## WHAT IS REQUIRED
Go through the material and set down every line without alteration.

## SUPPLIED INFORMATION
**config.mk**
```make
export PLATFORM = sky130hd
export DESIGN_NAME = voting
export DESIGN_NICKNAME = d
export VERILOG_FILES = /design/src/rtl/voting.sv
export SDC_FILE = /design/constraint.sdc
export NUM_CORES = 1
export LEC_CHECK = 0
export CORE_AREA = 2 2 39 41
export DETAILED_ROUTE_END_ITERATION = 10
export DIE_AREA = 0 0 41 43
export HOLD_SLACK_MARGIN = 0.12
export PLACE_DENSITY = 0.47
export SYNTH_ARGS = -nofsm -noshare
export SYNTH_HDL_FRONTEND = slang
export SYNTH_SLANG_ARGS = --single-unit
```
**constraint.sdc**
```tcl
create_clock -name clk -period 0.8 [get_ports clk]
set_input_delay 0.16 -clock clk [delete_from_list [all_inputs] [get_ports clk]]
set_output_delay 0.16 -clock clk [all_outputs]
set_load 0.05 [all_outputs]
```
**src/rtl/voting.sv**
```systemverilog
// Four-voter majority block: registers the yes-vote count and a one-hot
// verdict (pass / tie / reject) one cycle after the ballot is sampled.
module voting (
  input  logic       clk,
  input  logic       rst_n,
  input  logic [3:0] In,
  output logic [3:1] Out,
  output logic [2:0] Cnt
);

  localparam logic [3:1] VERDICT_PASS   = 3'b001;
  localparam logic [3:1] VERDICT_TIE    = 3'b010;
  localparam logic [3:1] VERDICT_REJECT = 3'b100;

  logic [3:1] out_d;
  logic [3:1] out_q;
  logic [2:0] cnt_d;
  logic [2:0] cnt_q;

  function automatic logic [2:0] popcount4(input logic [3:0] v);
    logic [2:0] sum;
    sum = 3'd0;
    for (int i = 0; i < 4; i++) begin
      sum = sum + {2'b00, v[i]};
    end
    return sum;
  endfunction

  // Count yes votes and decode the verdict from the count alone.
  always_comb begin
    cnt_d = popcount4(In);
    out_d = VERDICT_REJECT;
    case (cnt_d)
      3'd0, 3'd1: out_d = VERDICT_REJECT;
      3'd2:       out_d = VERDICT_TIE;
      3'd3, 3'd4: out_d = VERDICT_PASS;
      default:    out_d = VERDICT_REJECT;
    endcase
  end

  // Verdict and count share one register stage so they always describe the same sample.
  always_ff @(posedge clk or negedge rst_n) begin
    if (!rst_n) begin
      out_q <= 3'b000;
      cnt_q <= 3'd0;
    end else begin
      out_q <= out_d;
      cnt_q <= cnt_d;
    end
  end

  assign Out = out_q;
  assign Cnt = cnt_q;

endmodule

```
# ---- After elaboration in Yosys (flattened, before gate mapping)
# Index checks and enable logic that the tools add are counted.
dict set report word_totals {
  regBits 6
  input_bits 6
  output_inout_bits 6
  wordCells 10
}
dict set report op_classes {
  add_sub_neg 3
  n_eq_ne 3
  n_mux 1
  reduce_logical 1
}
# cell n
set op_table {}
lappend op_table {{equality test 3 x 2 -> 1 bit (second input constant)} 2}
lappend op_table {{case mux 3 bit (2 select lines)} 1}
lappend op_table {{adder 2 x 1 -> 3 bit} 1}
lappend op_table {{adder 3 x 1 -> 3 bit} 1}
lappend op_table {{equality test 3 bit (second input constant)} 1}
lappend op_table {{adder 1 x 1 -> 2 bit} 1}
lappend op_table {{OR reduction 2 bit} 1}

# ---- Longest topological paths before layout
dict set report logic_depth {
  word_depth 6
  ltp_mapped 5
  mapped_depth_nobuf 5
}

# ---- Worst setup path after synthesis
# OpenSTA, ideal clock, no wires.
dict set report synth_timing {
  path_kind {in2reg}
  from {input port In[0]}
  to {register out_q, in the netlist Out[1]}
  setup_time_ns 0.118
  t_arrival_ns 1.428
  required_time_ns 0.682
  slack_ns -0.746
  stages 5
  n_path_buf 0
  cell_sequence {fa_1 ha_1 ha_1 nor2b_2 a21o_1}
}
dict set report synth_via {
  elab_chain_cells 6
  word_cells_on_any_way 8
  classes_between {add/sub (3); eq/ne (3); mux (1); reduce/logical (1)}
}
# element line
set synth_lines {}
lappend synth_lines {{start: declaration} 6} ;# input logic [3:0] In,
lappend synth_lines {{adder 1 x 1 -> 2 bit *} 24} ;# sum = sum + {2'b00, v[i]};
lappend synth_lines {{adder 2 x 1 -> 3 bit *} 24}
lappend synth_lines {{adder 3 x 1 -> 3 bit *} 24}
lappend synth_lines {{named net cnt_d[1]} 17} ;# logic [2:0] cnt_d;
lappend synth_lines {{equality test 3 x 2 -> 1 bit or equality test 3 bit (tied branches)} 33} ;# case (cnt_d)
lappend synth_lines {{OR reduction 2 bit} 33}
lappend synth_lines {{case mux 3 bit (2 select lines) *} 33}
lappend synth_lines {{named net out_d (one bit)} 15} ;# logic [3:1] out_d;
lappend synth_lines {{end signal: assignment} 47} ;# out_q <= out_d;
lappend synth_lines {{end: declaration} 16} ;# logic [3:1] out_q;
# The timed path passes the listed nets; every way through them passes the cells marked *.

# ---- Worst setup path after layout
dict set report layout_timing {
  from {input port In[1]}
  to {register out_q, in the netlist Out[1]}
}
# The elaborated chain is that of the path after synthesis.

## SOLUTION BELOW
**config.mk**
```make
export PLATFORM = sky130hd
export DESIGN_NAME = voting
export DESIGN_NICKNAME = d
export VERILOG_FILES = /design/src/rtl/voting.sv
export SDC_FILE = /design/constraint.sdc
export NUM_CORES = 1
export LEC_CHECK = 0
export CORE_AREA = 2 2 39 41
export DETAILED_ROUTE_END_ITERATION = 10
export DIE_AREA = 0 0 41 43
export HOLD_SLACK_MARGIN = 0.12
export PLACE_DENSITY = 0.47
export SYNTH_ARGS = -nofsm -noshare
export SYNTH_HDL_FRONTEND = slang
export SYNTH_SLANG_ARGS = --single-unit
```
**constraint.sdc**
```tcl
create_clock -name clk -period 0.8 [get_ports clk]
set_input_delay 0.16 -clock clk [delete_from_list [all_inputs] [get_ports clk]]
set_output_delay 0.16 -clock clk [all_outputs]
set_load 0.05 [all_outputs]
```
**src/rtl/voting.sv**
```systemverilog
// Four-voter majority block: registers the yes-vote count and a one-hot
// verdict (pass / tie / reject) one cycle after the ballot is sampled.
module voting (
  input  logic       clk,
  input  logic       rst_n,
  input  logic [3:0] In,
  output logic [3:1] Out,
  output logic [2:0] Cnt
);

  localparam logic [3:1] VERDICT_PASS   = 3'b001;
  localparam logic [3:1] VERDICT_TIE    = 3'b010;
  localparam logic [3:1] VERDICT_REJECT = 3'b100;

  logic [3:1] out_d;
  logic [3:1] out_q;
  logic [2:0] cnt_d;
  logic [2:0] cnt_q;

  function automatic logic [2:0] popcount4(input logic [3:0] v);
    logic [2:0] sum;
    sum = 3'd0;
    for (int i = 0; i < 4; i++) begin
      sum = sum + {2'b00, v[i]};
    end
    return sum;
  endfunction

  // Count yes votes and decode the verdict from the count alone.
  always_comb begin
    cnt_d = popcount4(In);
    out_d = VERDICT_REJECT;
    case (cnt_d)
      3'd0, 3'd1: out_d = VERDICT_REJECT;
      3'd2:       out_d = VERDICT_TIE;
      3'd3, 3'd4: out_d = VERDICT_PASS;
      default:    out_d = VERDICT_REJECT;
    endcase
  end

  // Verdict and count share one register stage so they always describe the same sample.
  always_ff @(posedge clk or negedge rst_n) begin
    if (!rst_n) begin
      out_q <= 3'b000;
      cnt_q <= 3'd0;
    end else begin
      out_q <= out_d;
      cnt_q <= cnt_d;
    end
  end

  assign Out = out_q;
  assign Cnt = cnt_q;

endmodule

```
# ---- After elaboration in Yosys (flattened, before gate mapping)
# Index checks and enable logic that the tools add are counted.
dict set report word_totals {
  regBits 6
  input_bits 6
  output_inout_bits 6
  wordCells 10
}
dict set report op_classes {
  add_sub_neg 3
  n_eq_ne 3
  n_mux 1
  reduce_logical 1
}
# cell n
set op_table {}
lappend op_table {{equality test 3 x 2 -> 1 bit (second input constant)} 2}
lappend op_table {{case mux 3 bit (2 select lines)} 1}
lappend op_table {{adder 2 x 1 -> 3 bit} 1}
lappend op_table {{adder 3 x 1 -> 3 bit} 1}
lappend op_table {{equality test 3 bit (second input constant)} 1}
lappend op_table {{adder 1 x 1 -> 2 bit} 1}
lappend op_table {{OR reduction 2 bit} 1}

# ---- Longest topological paths before layout
dict set report logic_depth {
  word_depth 6
  ltp_mapped 5
  mapped_depth_nobuf 5
}

# ---- Worst setup path after synthesis
# OpenSTA, ideal clock, no wires.
dict set report synth_timing {
  path_kind {in2reg}
  from {input port In[0]}
  to {register out_q, in the netlist Out[1]}
  setup_time_ns 0.118
  t_arrival_ns 1.428
  required_time_ns 0.682
  slack_ns -0.746
  stages 5
  n_path_buf 0
  cell_sequence {fa_1 ha_1 ha_1 nor2b_2 a21o_1}
}
dict set report synth_via {
  elab_chain_cells 6
  word_cells_on_any_way 8
  classes_between {add/sub (3); eq/ne (3); mux (1); reduce/logical (1)}
}
# element line
set synth_lines {}
lappend synth_lines {{start: declaration} 6} ;# input logic [3:0] In,
lappend synth_lines {{adder 1 x 1 -> 2 bit *} 24} ;# sum = sum + {2'b00, v[i]};
lappend synth_lines {{adder 2 x 1 -> 3 bit *} 24}
lappend synth_lines {{adder 3 x 1 -> 3 bit *} 24}
lappend synth_lines {{named net cnt_d[1]} 17} ;# logic [2:0] cnt_d;
lappend synth_lines {{equality test 3 x 2 -> 1 bit or equality test 3 bit (tied branches)} 33} ;# case (cnt_d)
lappend synth_lines {{OR reduction 2 bit} 33}
lappend synth_lines {{case mux 3 bit (2 select lines) *} 33}
lappend synth_lines {{named net out_d (one bit)} 15} ;# logic [3:1] out_d;
lappend synth_lines {{end signal: assignment} 47} ;# out_q <= out_d;
lappend synth_lines {{end: declaration} 16} ;# logic [3:1] out_q;
# The timed path passes the listed nets; every way through them passes the cells marked *.

# ---- Worst setup path after layout
dict set report layout_timing {
  from {input port In[1]}
  to {register out_q, in the netlist Out[1]}
}
# The elaborated chain is that of the path after synthesis.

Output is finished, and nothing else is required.